Saved data entries
File: src/rtl/bsg_manycore_pkt_out_fifo_credit.sv
// Outgoing remote-store packet FIFO with outstanding-store credit gating.
// Ports: encoder v_i/data_i/ready_o in, network v_o/data_o/ready_i out, credit_i return, out_credits_o/idle_o status.
module bsg_manycore_pkt_out_fifo_credit #(
  parameter int x_cord_width_p = 5,
  parameter int y_cord_width_p = 5,
  parameter int data_width_p = 32,
  parameter int addr_width_p = 32,
  parameter int els_p = 4,
  parameter int max_out_credits_p = 16,
  localparam int packet_width_lp =
    6 + addr_width_p + data_width_p
    + 2 * (x_cord_width_p + y_cord_width_p),
  localparam int credit_width_lp =
    $clog2(max_out_credits_p + 1)
) (
  input  logic                       clk_i,
  input  logic                       reset_n_i,
  input  logic                       v_i,
  input  logic [packet_width_lp-1:0] data_i,
  output logic                       ready_o,
  output logic                       v_o,
  output logic [packet_width_lp-1:0] data_o,
  input  logic                       ready_i,
  input  logic                       credit_i,
  output logic [credit_width_lp-1:0] out_credits_o,
  output logic                       idle_o
);

  localparam int ptr_w_lp = $clog2(els_p);
  localparam int cnt_w_lp = $clog2(els_p + 1);

  localparam logic [ptr_w_lp-1:0] last_ptr_lp =
    ptr_w_lp'(els_p - 1);
  localparam logic [cnt_w_lp-1:0] full_cnt_lp =
    cnt_w_lp'(els_p);
  localparam logic [credit_width_lp-1:0] max_cred_lp =
    credit_width_lp'(max_out_credits_p);

  logic [packet_width_lp-1:0] r_mem [els_p];
  logic [ptr_w_lp-1:0]        r_rd_ptr;
  logic [ptr_w_lp-1:0]        r_wr_ptr;
  logic [cnt_w_lp-1:0]        r_count;
  logic [credit_width_lp-1:0] r_credits;

  logic                       w_not_empty;
  logic                       w_has_credit;
  logic                       w_enq;
  logic                       w_deq;
  logic                       w_cred_full;
  logic [cnt_w_lp-1:0]        w_count_n;
  logic [credit_width_lp-1:0] w_credits_n;
  logic [ptr_w_lp-1:0]        w_rd_ptr_n;
  logic [ptr_w_lp-1:0]        w_wr_ptr_n;

  // explicit wrap keeps non-power-of-two depths correct
  function automatic logic [ptr_w_lp-1:0] ptr_inc(
    input logic [ptr_w_lp-1:0] p
  );
    return (p == last_ptr_lp) ? '0 : p + 1'b1;
  endfunction

  assign w_not_empty  = (r_count != '0);
  assign w_has_credit = (r_credits != '0);
  assign w_cred_full  = (r_credits == max_cred_lp);

  // ready depends only on registered count, never on ready_i
  assign ready_o = (r_count != full_cnt_lp);
  assign v_o     = w_not_empty & w_has_credit;
  assign data_o  = w_not_empty ? r_mem[r_rd_ptr] : '0;

  assign w_enq = v_i & ready_o;
  assign w_deq = v_o & ready_i;

  assign out_credits_o = r_credits;
  assign idle_o        = ~w_not_empty & w_cred_full;

  always_comb begin
    w_count_n   = r_count;
    w_credits_n = r_credits;
    w_rd_ptr_n  = r_rd_ptr;
    w_wr_ptr_n  = r_wr_ptr;
    unique case ({w_enq, w_deq})
      2'b10:   w_count_n = r_count + 1'b1;
      2'b01:   w_count_n = r_count - 1'b1;
      default: w_count_n = r_count;
    endcase
    if (w_enq) w_wr_ptr_n = ptr_inc(r_wr_ptr);
    if (w_deq) w_rd_ptr_n = ptr_inc(r_rd_ptr);
    // a return pulse at max saturates rather than wrapping
    if (w_deq && !credit_i)
      w_credits_n = r_credits - 1'b1;
    else if (credit_i && !w_deq && !w_cred_full)
      w_credits_n = r_credits + 1'b1;
  end

  always_ff @(posedge clk_i or negedge reset_n_i) begin
    if (!reset_n_i) begin
      r_rd_ptr  <= '0;
      r_wr_ptr  <= '0;
      r_count   <= '0;
      r_credits <= max_cred_lp;
    end else begin
      r_rd_ptr  <= w_rd_ptr_n;
      r_wr_ptr  <= w_wr_ptr_n;
      r_count   <= w_count_n;
      r_credits <= w_credits_n;
    end
  end

  // storage needs no reset: count gates every read
  always_ff @(posedge clk_i) begin
    if (w_enq) r_mem[r_wr_ptr] <= data_i;
  end

  always @(posedge clk_i) begin
    if (reset_n_i) begin
      assert (!(v_i && !ready_o))
        else $error("pkt dropped: v_i while full");
      assert (!(credit_i && !w_deq && w_cred_full))
        else $error("credit return overflow");
    end
  end

endmodule

File: config.mk
export PLATFORM = sky130hd
export DESIGN_NAME = bsg_manycore_pkt_out_fifo_credit
export DESIGN_NICKNAME = d
export VERILOG_FILES = /design/src/rtl/bsg_manycore_pkt_out_fifo_credit.sv
export SDC_FILE = /design/constraint.sdc
export NUM_CORES = 1
export LEC_CHECK = 0
export BUFFER_PORTS_ARGS = -buffer_cell sky130_fd_sc_hd__buf_2
export CORE_MARGIN = 3
export CORE_UTILIZATION = 30
export DETAILED_ROUTE_END_ITERATION = 6
export MAX_ROUTING_LAYER = met4
export PLACE_DENSITY = 0.51
export SLEW_MARGIN = 20
export SYNTH_ARGS = -nofsm -noshare
export SYNTH_HDL_FRONTEND = slang
export SYNTH_SLANG_ARGS = --single-unit
File: constraint.sdc
create_clock -name clk_i -period 7.4 [get_ports clk_i]
set_input_delay 0.37 -clock clk_i [delete_from_list [all_inputs] [get_ports clk_i]]
set_output_delay 0.37 -clock clk_i [all_outputs]
set_load 0.03 [all_outputs]
==> flow_metrics.env, run 1 <==
export IMPL_htree_levels=2
export IMPL_syn_area_per_cell_um2=21.7
export IMPL_reg2regPathDepth=9
export IMPL_initialDrtViolationCount=349
export IMPL_setup_tns_ns=0
export IMPL_cts_buffers=43
export IMPL_core_area_um2=47100
export IMPL_grt_usage_pct=12.6
export IMPL_vias=7133
export IMPL_fin_crit_sh_pct=48.8
export IMPL_clk_latency_ns=0.54
export IMPL_final_util_pct=38.0
export IMPL_ioPinCount=193
export IMPL_dp_hpwl_mm=17.6
export IMPL_grt_pass1_wl_mm=46.8
export IMPL_rsz0062_at_grt="no"
export IMPL_port_buffers=192
export IMPL_die_x_um=226
export IMPL_p_leak_nw=6.19
export IMPL_syn_instance_count=668
export IMPL_antenna_left=0
export IMPL_max_stage_delay_ns=0.91
export IMPL_cp_start_kind="flop"
export IMPL_gp_congestion=0.765
export IMPL_placed_area_um2=16200
export IMPL_rows=79
export IMPL_post_cts_buffers=0
export IMPL_period_needed_ns=3.61
export IMPL_min_to="r_mem[1][85]$_DFFE_PP_"
export IMPL_critical_path_slowest_cell="dfrtp_4"
export IMPL_dieArea_um2=50900
export IMPL_fin_nets=1031
export IMPL_antenna_found_initial=4
export IMPL_whs_path_depth=1
export IMPL_crit_type="reg2out"
export IMPL_cp_arrival_ns=3.24
export IMPL_hold_class="in2reg"
export IMPL_die_h_um=226
export IMPL_grt_overflow_total=0
export IMPL_min_delay_start="data_i[85]"
export IMPL_ys_types=43
export IMPL_yosys_warnings=0
export IMPL_reg2reg_from="out_credits_o[1]$_DFFE_PN0P_"
export IMPL_synth_area_um2=14500
export IMPL_path_clk_slew_ns=0.06
export IMPL_r2r_end="out_credits_o[4]$_DFFE_PN1P_"
export IMPL_cts_root_buffer="clkbuf_16"
export IMPL_syn2layout_area_growth_pct=23.7
export IMPL_power_mw=7.92
export IMPL_drc=0
export IMPL_power_density_nw_per_um2=442
export IMPL_ir_worst_vdd_uv=193
export IMPL_numClockSinks=372
export IMPL_finalSetupViolations=0
export IMPL_synth_seq_cells=372
export IMPL_cp_max_fo=39
export IMPL_wl_mm=30.9
export IMPL_drive_gt1_share_pct=38.6
export IMPL_fin_skew_ns=0.00746
export IMPL_drv_cap=0
export IMPL_cts_tree="done"
export IMPL_initial_utilization_pct=30.7
export IMPL_fmax_mhz=277
export IMPL_final_cell_area_um2=17900
export IMPL_hold_violations=0
export IMPL_crit_chain="buf_4, mux4_2, nor2b_1, buf_2"
export IMPL_outcome="finished, final reports clean"
export IMPL_cp_end_kind="output pin"
export IMPL_dr_pass1_iters=6
export IMPL_hold_ws_ns=0.0464
export IMPL_regToRegSetupSlack_ns=4.65
export IMPL_report_final_slew_viol_count=0
export IMPL_cts_buffer_depth=3
export IMPL_grt_pass1_vias=7778
export IMPL_ys_seq_area_share_pct=76.8
export IMPL_avgRoutedWirePerCell_um=19.7
export IMPL_synth_nets=774
export IMPL_cp_required_ns=7.03
export IMPL_viasPerCell=4.55
export IMPL_fillCellCount=4323
export IMPL_maxSlewHeadroom_pct=39.3
export IMPL_grt_max_degree=56
export IMPL_worstMarginPinSlew_ns=0.910
[report_power, final]
part,internal (mW),switching [mW]
combinational,1.11,1.82
clock,1.16,0.796
sequential,2.80,0.248
total,5.06,2.87
[per-layer routing]
metal	GRT usage, %	up-vias	routed length [um]
met4	4.37	0	700
met1	16.0	3657	13400
met2	19.8	189	14700
li1	-	3236	-
met5	-	-	0
met3	3.24	51	2000
[cells by family (layout without fill, tap and decap cells)]
kind of cell | count (synthesis) | count (layout) | synth area share, %
AO/OA/AOI/OAI | 18 | 18 | 0.890
XOR/XNOR | 6 | 6 | 0.363
adder cells (fa/ha/maj) | 11 | 11 | 1.05
buffers and inverters | 44 | 333 | 1.24
flip-flops | 372 | 372 | 76.8
multiplexers | 98 | 98 | 14.6
other | 0 | 3 | 0
AND/OR/NAND/NOR | 119 | 119 | 5.09
[through the flow]
stage | worst slack, ns | std cells
6_report | 3.79 | 1567
5_1_grt | 3.44 | 1567
4_1_cts | 3.56 | 1564
3_5_place_dp | 4.17 | 1444
3_3_place_gp | 4.18 | 1444
2_1_floorplan | 3.91 | 668
[Yosys cell counts (all sizes together)]
| master | instances | area, um2 |
|---|---|---|
| a21oi | 3 | 18.8 |
| a22oi | 2 | 15.0 |
| a31oi | 1 | 6.26 |
| and2 | 1 | 6.26 |
| and3 | 7 | 45.1 |
| buf | 13 | 62.6 |
| clkbuf | 19 | 72.6 |
| dfrtp | 11 | 275 |
| dfstp | 1 | 26.3 |
| edfxtp | 360 | 10800 |
| fa | 2 | 40.0 |
| ha | 9 | 113 |
| inv | 12 | 45.0 |
| mux2 | 4 | 45.0 |
| mux2i | 4 | 40.0 |
| mux4 | 90 | 2030 |
| nand2b | 1 | 6.26 |
| nand3 | 2 | 10.0 |
| nor2 | 9 | 41.3 |
| nor2b | 91 | 569 |
| nor3 | 1 | 5.00 |
| nor4 | 1 | 6.26 |
| nor4b | 1 | 8.76 |
| o2111ai | 1 | 8.76 |
| o211ai | 3 | 22.5 |
| o21a | 1 | 7.51 |
| o21ai | 3 | 15.0 |
| o21bai | 1 | 7.51 |
| o221a | 1 | 11.3 |
| o31a | 1 | 8.76 |
| o31ai | 1 | 7.51 |
| or2 | 3 | 21.3 |
| or3 | 1 | 6.26 |
| or4 | 1 | 11.3 |
| xnor2 | 3 | 26.3 |
| xor2 | 3 | 26.3 |
[area by class of cell]
cell class	count	area (um2)	area share, %
tap	607	759	4.24
multi-input combinational	252	3210	17.9
clock inverter	23	133	0.740
inverter	12	45.0	0.251
antenna	3	7.51	0.0419
sequential	372	11100	62.1
timing repair buffer	244	1460	8.15
clock buffer	54	1180	6.59
[critical path, delay by kind of cell, from the launching register on]
kind          cells  cell delay, ns
flops             1            0.91
buf+inv           2            0.99
mux               1            0.59
simple gates      1            0.15
[cell usage in the layout, fill, tap and decap left out, types with 2 or more instances in the layout]
cell	n
a22oi_1	2
and3_1	2
mux4_2	90
nand3_1	2
clkbuf_8	2
a21oi_1	2
buf_4	9
xor2_1	3
diode_2	3
inv_1	11
clkbuf_1	7
dfrtp_1	9
o211ai_1	3
mux2_2	4
nor2_1	8
mux2i_1	4
xnor2_1	3
clkinv_2	6
buf_2	192
ha_1	9
nor2b_1	91
and3_4	4
dfrtp_4	2
o21ai_0	3
fa_1	2
or2_2	2
edfxtp_1	360
clkbuf_16	45
clkinvlp_4	2
clkinv_1	13
dlygate4sd3_1	43
[sequential cells by signal (all words and copies together), names as in the netlist]
name and count:
out_credits_o 5, r_mem 360, r_count 3, r_wr_ptr 2, r_rd_ptr 2
[worst max-delay path by stage]
| stage | from | to | slack (ns) | depth (start not counted) |
|---|---|---|---|---|
| 6_report | r_rd_ptr[0]$_DFFE_PN0P_ | data_o[42] | 3.79 | 4 |
| 5_1_grt | r_rd_ptr[0]$_DFFE_PN0P_ | data_o[47] | 3.44 | 4 |
| 4_1_cts | r_rd_ptr[0]$_DFFE_PN0P_ | data_o[66] | 3.56 | 4 |
| 3_5_place_dp | r_rd_ptr[0]$_DFFE_PN0P_ | data_o[66] | 4.17 | 4 |
| 3_3_place_gp | r_rd_ptr[0]$_DFFE_PN0P_ | data_o[66] | 4.18 | 4 |
| 2_1_floorplan | r_count[0]$_DFFE_PN0P_ | r_mem[0][0]$_DFFE_PP_ | 3.91 | 3 |
[repair_timing]
item | CTS | global route
hold endpoints to repair | 168 | 0
hold buffers | 43 | 0
gates resized for setup | 0 | 0
Note: power is estimated with default switching activity, not from simulation.
==> run 2: changes to the inputs <==
--- a/config.mk
+++ b/config.mk
@@ -10,7 +10,7 @@
 export CORE_UTILIZATION = 30
 export DETAILED_ROUTE_END_ITERATION = 6
 export MAX_ROUTING_LAYER = met4
-export PLACE_DENSITY = 0.51
+export PLACE_DENSITY = 0.53
 export SLEW_MARGIN = 20
 export SYNTH_ARGS = -nofsm -noshare
 export SYNTH_HDL_FRONTEND = slang
==> constraint.sdc (replaced) <==
create_clock -name clk_i -period 3 [get_ports clk_i]
set_input_delay 0.15 -clock clk_i [delete_from_list [all_inputs] [get_ports clk_i]]
set_output_delay 0.15 -clock clk_i [all_outputs]
set_load 0.03 [all_outputs]
==> run 2 against run 1 <==
Die area unchanged. Sequential share of layout area down 2.6 points. First-iteration DRC count grew 4.9%. Setup slack lost 3.5 ns. Count of clock-buffer cells in the layout stayed put. Cell area up 4.4%. Critical path depth unchanged. Power grew to 2.5 times the previous value. Largest power group is now combinational logic.
==> flow_metrics.env, run 2 (synthesis gave the netlist of run 1 again) <==
export IMPL_outcome="finished, final reports clean"
export IMPL_initial_utilization_pct=30.7
export IMPL_maxSlewHeadroom_pct=58.4
export IMPL_ioPinCount=193
export IMPL_cp_start_kind="flop"
export IMPL_cts_root_buffer="clkbuf_16"
export IMPL_viasPerCell=4.58
export IMPL_numClockSinks=372
export IMPL_crit_type="reg2out"
export IMPL_internal_power_mw=13.0
export IMPL_power_frac_clock_pct=24.9
export IMPL_final_common_cell="edfxtp_1"
export IMPL_switching_share_pct=35.6
export IMPL_cts_tree="done"
export IMPL_power_density_nw_per_um2=1080
export IMPL_setup_tns_ns=0
export IMPL_rows=79
export IMPL_grt_max_degree=58
export IMPL_hold_class="in2async"
export IMPL_grt_usage_pct=12.7
export IMPL_p_leak_nw=6.53
export IMPL_hold_violations=0
export IMPL_reg2regPathDepth=9
export IMPL_drv_cap=0
export IMPL_port_buffers=192
export IMPL_fillCellCount=4255
export IMPL_fmax_mhz=375
export IMPL_placed_area_um2=16400
export IMPL_grt_overflow_total=0
export IMPL_path_depth=4
export IMPL_fin_crit_sh_pct=89.0
export IMPL_fin_cells=1626
export IMPL_cts_buffers=42
export IMPL_syn2layout_area_growth_pct=29.2
export IMPL_cts_buffer_depth=3
export IMPL_critical_path_slowest_cell="dfrtp_4"
export IMPL_cp_arrival_ns=2.52
export IMPL_clk_latency_ns=0.55
export IMPL_initialDrtViolationCount=366
export IMPL_period_needed_ns=2.67
export IMPL_fin_nets=1094
export IMPL_reg2reg_from="out_credits_o[1]$_DFFE_PN0P_"
export IMPL_grt_pass1_vias=8024
export IMPL_ir_worst_vdd_uv=704
export IMPL_p_comb_share_pct=38.8
export IMPL_setup_ws_ns=0.330
export IMPL_dr_pass1_iters=4
export IMPL_crit_chain="buf_4, mux4_2, nor2b_1, buf_2"
export IMPL_drive_gt1_share_pct=37.7
export IMPL_die_x_um=226
export IMPL_cp_max_fo=22
export IMPL_cp_end_kind="output pin"
export IMPL_dieArea_um2=50900
export IMPL_hold_ws_ns=0.0354
export IMPL_worstMarginPinSlew_ns=0.619
export IMPL_power_switching_mw=7.16
export IMPL_max_stage_delay_ns=0.78
export IMPL_pwr_share_seq_pct=36.3
export IMPL_r2r_end="out_credits_o[4]$_DFFE_PN1P_"
export IMPL_htree_levels=2
export IMPL_regToRegSetupSlack_ns=0.35
export IMPL_layout_common_cells="360 x edfxtp_1, 192 x buf_2, 92 x dlygate4sd3_1"
export IMPL_cp_required_ns=2.85
export IMPL_dp_slack_ns=0.361
export IMPL_vias=7455
export IMPL_dp_hpwl_mm=18.3
export IMPL_dp_cells=1459
export IMPL_report_final_slew_viol_count=0
export IMPL_final_cell_area_um2=18700
export IMPL_path_clk_slew_ns=0.06
export IMPL_die_h_um=226
export IMPL_finalSetupViolations=0
export IMPL_regMostFlops="r_mem"
export IMPL_antenna_found_initial=1
export IMPL_antenna_left=0
export IMPL_grt_pass1_wl_mm=47.6
export IMPL_gp_congestion=0.747
export IMPL_wl_mm=31.2
export IMPL_rsz0062_at_grt="no"
export IMPL_core_area_um2=47100
export IMPL_drc=0
export IMPL_cp_top_family="flip-flops"
export IMPL_largest_reg_flops=360
export IMPL_avgRoutedWirePerCell_um=19.2
export IMPL_fin_skew_ns=0.0217
export IMPL_crit_buf_inv=2
## run 2: cell types whose count changed in the layout (fill, tap and decap cells not counted), sizes merged
| cell | before | now |
|---|---|---|
| diode | 3 | 1 |
| clkinv | 20 | 11 |
| dlygate4sd3 | 43 | 92 |
| buf | 201 | 216 |
| inv | 12 | 14 |
| bufinv | 1 | 5 |
## run 2: layout make-up
| cell class | instances | area (um2) | share of cell area [%] |
|---|---|---|---|
| antenna | 1 | 2.50 | 0.0134 |
| sequential | 372 | 11100 | 59.5 |
| clock buffer | 54 | 1130 | 6.03 |
| tap | 607 | 759 | 4.06 |
| inverter | 12 | 45.0 | 0.241 |
| clock inverter | 20 | 229 | 1.22 |
| timing repair buffer | 308 | 2210 | 11.8 |
| multi-input combinational | 252 | 3210 | 17.2 |
## run 2: worst max path at each step
stage | start | end
CTS | r_rd_ptr[0]$_DFFE_PN0P_ | data_o[2]
detailed placement | out_credits_o[1]$_DFFE_PN0P_ | out_credits_o[4]$_DFFE_PN1P_
floorplan | out_credits_o[1]$_DFFE_PN0P_ | out_credits_o[4]$_DFFE_PN1P_
global placement | out_credits_o[1]$_DFFE_PN0P_ | out_credits_o[4]$_DFFE_PN1P_
global route | r_rd_ptr[0]$_DFFE_PN0P_ | data_o[67]
finish | r_rd_ptr[0]$_DFFE_PN0P_ | data_o[64]
## run 2: power by group through the flow
stage                     clock, mW  combinational, mW  sequential [mW]
after global placement            0               7.92             7.41
after global routing           5.41               8.43             7.42
after detailed placement          0               7.90             7.44
after CTS                      5.22               8.02             7.34
final                          5.02               7.81             7.31
after floorplan                   0               5.45             7.27
## run 2: per-stage QoR
| stage | util, % | total power [mW] |
|---|---|---|
| floorplan | - | 12.7 |
| CTS | 39.7 | 20.6 |
| detailed placement | 34.8 | 15.3 |
| global placement | 34.8 | 15.3 |
| global route | 39.7 | 21.3 |
| finish | 39.7 | 20.1 |
## run 2: metal layers
metal | part of all wire (%) | up-vias | track usage [%]
met4 | 2.1 | 0 | 3.98
met3 | 5.4 | 51 | 3.21
met1 | 46 | 3858 | 16.7
met2 | 47 | 190 | 19.7
li1 | - | 3356 | -
met5 | 0 | - | -
## run 2: what timing repair did
item,4_1_cts,5_1_grt
setup buffers,0,0
resized for setup,0,0
hold buffers,92,0
hold endpoints to repair,373,0
==> run 3: changes to the inputs <==
--- a/config.mk
+++ b/config.mk
@@ -6,11 +6,13 @@
 export NUM_CORES = 1
 export LEC_CHECK = 0
 export BUFFER_PORTS_ARGS = -buffer_cell sky130_fd_sc_hd__buf_2
+export CELL_PAD_IN_SITES_DETAIL_PLACEMENT = 1
+export CELL_PAD_IN_SITES_GLOBAL_PLACEMENT = 1
 export CORE_MARGIN = 3
 export CORE_UTILIZATION = 30
 export DETAILED_ROUTE_END_ITERATION = 6
 export MAX_ROUTING_LAYER = met4
-export PLACE_DENSITY = 0.53
+export PLACE_DENSITY = 0.58
 export SLEW_MARGIN = 20
 export SYNTH_ARGS = -nofsm -noshare
 export SYNTH_HDL_FRONTEND = slang
==> run 3 against run 2 <==
Core utilization about the same. Die area stayed put. Register-to-register slack worse by 0.02 ns. Combinational power is 2% higher. Via count up 0.30%. Global-route usage increased by 0.82 points. Flip-flop and latch count unchanged. Clock skew fell by 0.0041 ns. Critical path type is now reg2reg.
==> flow_metrics.env, run 3 (synthesis gave the netlist of run 1 again) <==
export IMPL_grt_max_degree=66
export IMPL_final_common_cell="edfxtp_1"
export IMPL_top_layer_used="met4"
export IMPL_power_density_nw_per_um2=1080
export IMPL_path_clk_slew_ns=0.06
export IMPL_power_frac_clock_pct=25.1
export IMPL_avgRoutedWirePerCell_um=20.2
export IMPL_dieArea_um2=50900
export IMPL_p_leak_nw=6.52
export IMPL_min_delay_start="v_i"
export IMPL_cp_start_kind="flop"
export IMPL_outcome="finished, final reports clean"
export IMPL_reg2reg_from="out_credits_o[1]$_DFFE_PN0P_"
export IMPL_dp_hpwl_mm=19.1
export IMPL_switching_share_pct=36.0
export IMPL_port_buffers=192
export IMPL_crit_type="reg2reg"
export IMPL_fin_skew_ns=0.0175
export IMPL_gp_congestion=0.730
export IMPL_met3_length_mm=1.81
export IMPL_rows=79
export IMPL_report_final_slew_viol_count=0
export IMPL_finalSetupViolations=0
export IMPL_whs_path_depth=3
export IMPL_largest_reg_flops=360
export IMPL_drv_cap=0
export IMPL_clk_latency_ns=0.56
export IMPL_antenna_found_initial=2
export IMPL_hold_class="in2reg"
export IMPL_grt_pass1_vias=8462
export IMPL_antenna_left=0
export IMPL_layout_common_cells="360 x edfxtp_1, 192 x buf_2, 94 x dlygate4sd3_1"
export IMPL_cts_buffers=42
export IMPL_core_area_um2=47100
export IMPL_ir_worst_vdd_uv=682
export IMPL_hold_violations=0
export IMPL_min_to="r_wr_ptr[0]$_DFFE_PN0P_"
export IMPL_cts_buffer_depth=3
export IMPL_numClockSinks=372
export IMPL_rsz0062_at_grt="no"
export IMPL_period_needed_ns=2.67
export IMPL_viasPerCell=4.61
export IMPL_cp_max_fo=6
export IMPL_dp_cells=1452
export IMPL_grt_overflow_total=0
export IMPL_drive_gt1_share_pct=37.4
export IMPL_pwr_share_seq_pct=35.6
export IMPL_dr_pass1_iters=4
export IMPL_die_x_um=226
export IMPL_wl_met1_mm=14.1
export IMPL_wl_met2_mm=16.1
export IMPL_wl_mm=32.8
export IMPL_fin_crit_sh_pct=89.0
export IMPL_final_util_pct=39.7
export IMPL_maxSlewHeadroom_pct=47.3
export IMPL_grt_usage_pct=13.6
export IMPL_initial_utilization_pct=30.7
export IMPL_initialDrtViolationCount=403
export IMPL_cts_root_buffer="clkbuf_16"
export IMPL_regMostFlops="r_mem"
export IMPL_reg2regPathDepth=9
export IMPL_fin_cells=1623
export IMPL_cp_required_ns=3.47
export IMPL_regToRegSetupSlack_ns=0.33
export IMPL_cp_end_kind="flop"
export IMPL_setup_tns_ns=0
export IMPL_p_comb_share_pct=39.3
export IMPL_ioPinCount=193
export IMPL_fin_nets=1089
export IMPL_post_cts_buffers=0
export IMPL_r2r_end="out_credits_o[4]$_DFFE_PN1P_"
export IMPL_cts_tree="done"
export IMPL_power_switching_mw=7.28
export IMPL_syn2layout_area_growth_pct=29.3
export IMPL_htree_levels=2
export IMPL_vias=7477
export IMPL_worstMarginPinSlew_ns=0.783
export IMPL_die_h_um=226
export IMPL_drc=0
export IMPL_cp_arrival_ns=3.14
export IMPL_fmax_mhz=375
export IMPL_internal_power_mw=12.9
export IMPL_hold_ws_ns=0.120
export IMPL_grt_pass1_wl_mm=50.5
[run 3: cell types whose count changed in the layout (fill, tap and decap cells not counted), sizes merged]
cell,before,now
diode,1,2
clkinvlp,2,1
inv,14,12
clkbuf,54,55
clkinv,11,14
buf,216,209
dlygate4sd3,92,94
[run 3: repair_timing]
item / 4_1_cts / 5_1_grt
endpoints found under the hold margin: 373 / 0
hold buffers: 94 / 0
resized for setup: 0 / 0
[run 3: area by class of cell]
class / instances / area [um2]
fillers: 4630 / 28400
flip-flops and latches: 372 / 11100
multi-input cells: 252 / 3210
repair buffers: 303 / 2200
clock buffers: 55 / 1120
well taps: 607 / 759
clock inverters: 20 / 249
inverters: 12 / 45.0
diodes: 2 / 5.00
[run 3: layer usage]
layer | vias up | track usage, %
li1 | 3338 | -
met1 | 3899 | 16.5
met2 | 179 | 22.3
met3 | 61 | 3.29
met4 | 0 | 4.59
met5 | - | -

(Required work): Among the records above, repeat exactly the line with "clkinv | 20 | 11 |", the line with "finish | r_rd_ptr[0]$_DFFE_PN0P_ | data_o[64]", and every line in between, and only those.

(Solution):
| clkinv | 20 | 11 |
| dlygate4sd3 | 43 | 92 |
| buf | 201 | 216 |
| inv | 12 | 14 |
| bufinv | 1 | 5 |
## run 2: layout make-up
| cell class | instances | area (um2) | share of cell area [%] |
|---|---|---|---|
| antenna | 1 | 2.50 | 0.0134 |
| sequential | 372 | 11100 | 59.5 |
| clock buffer | 54 | 1130 | 6.03 |
| tap | 607 | 759 | 4.06 |
| inverter | 12 | 45.0 | 0.241 |
| clock inverter | 20 | 229 | 1.22 |
| timing repair buffer | 308 | 2210 | 11.8 |
| multi-input combinational | 252 | 3210 | 17.2 |
## run 2: worst max path at each step
stage | start | end
CTS | r_rd_ptr[0]$_DFFE_PN0P_ | data_o[2]
detailed placement | out_credits_o[1]$_DFFE_PN0P_ | out_credits_o[4]$_DFFE_PN1P_
floorplan | out_credits_o[1]$_DFFE_PN0P_ | out_credits_o[4]$_DFFE_PN1P_
global placement | out_credits_o[1]$_DFFE_PN0P_ | out_credits_o[4]$_DFFE_PN1P_
global route | r_rd_ptr[0]$_DFFE_PN0P_ | data_o[67]
finish | r_rd_ptr[0]$_DFFE_PN0P_ | data_o[64]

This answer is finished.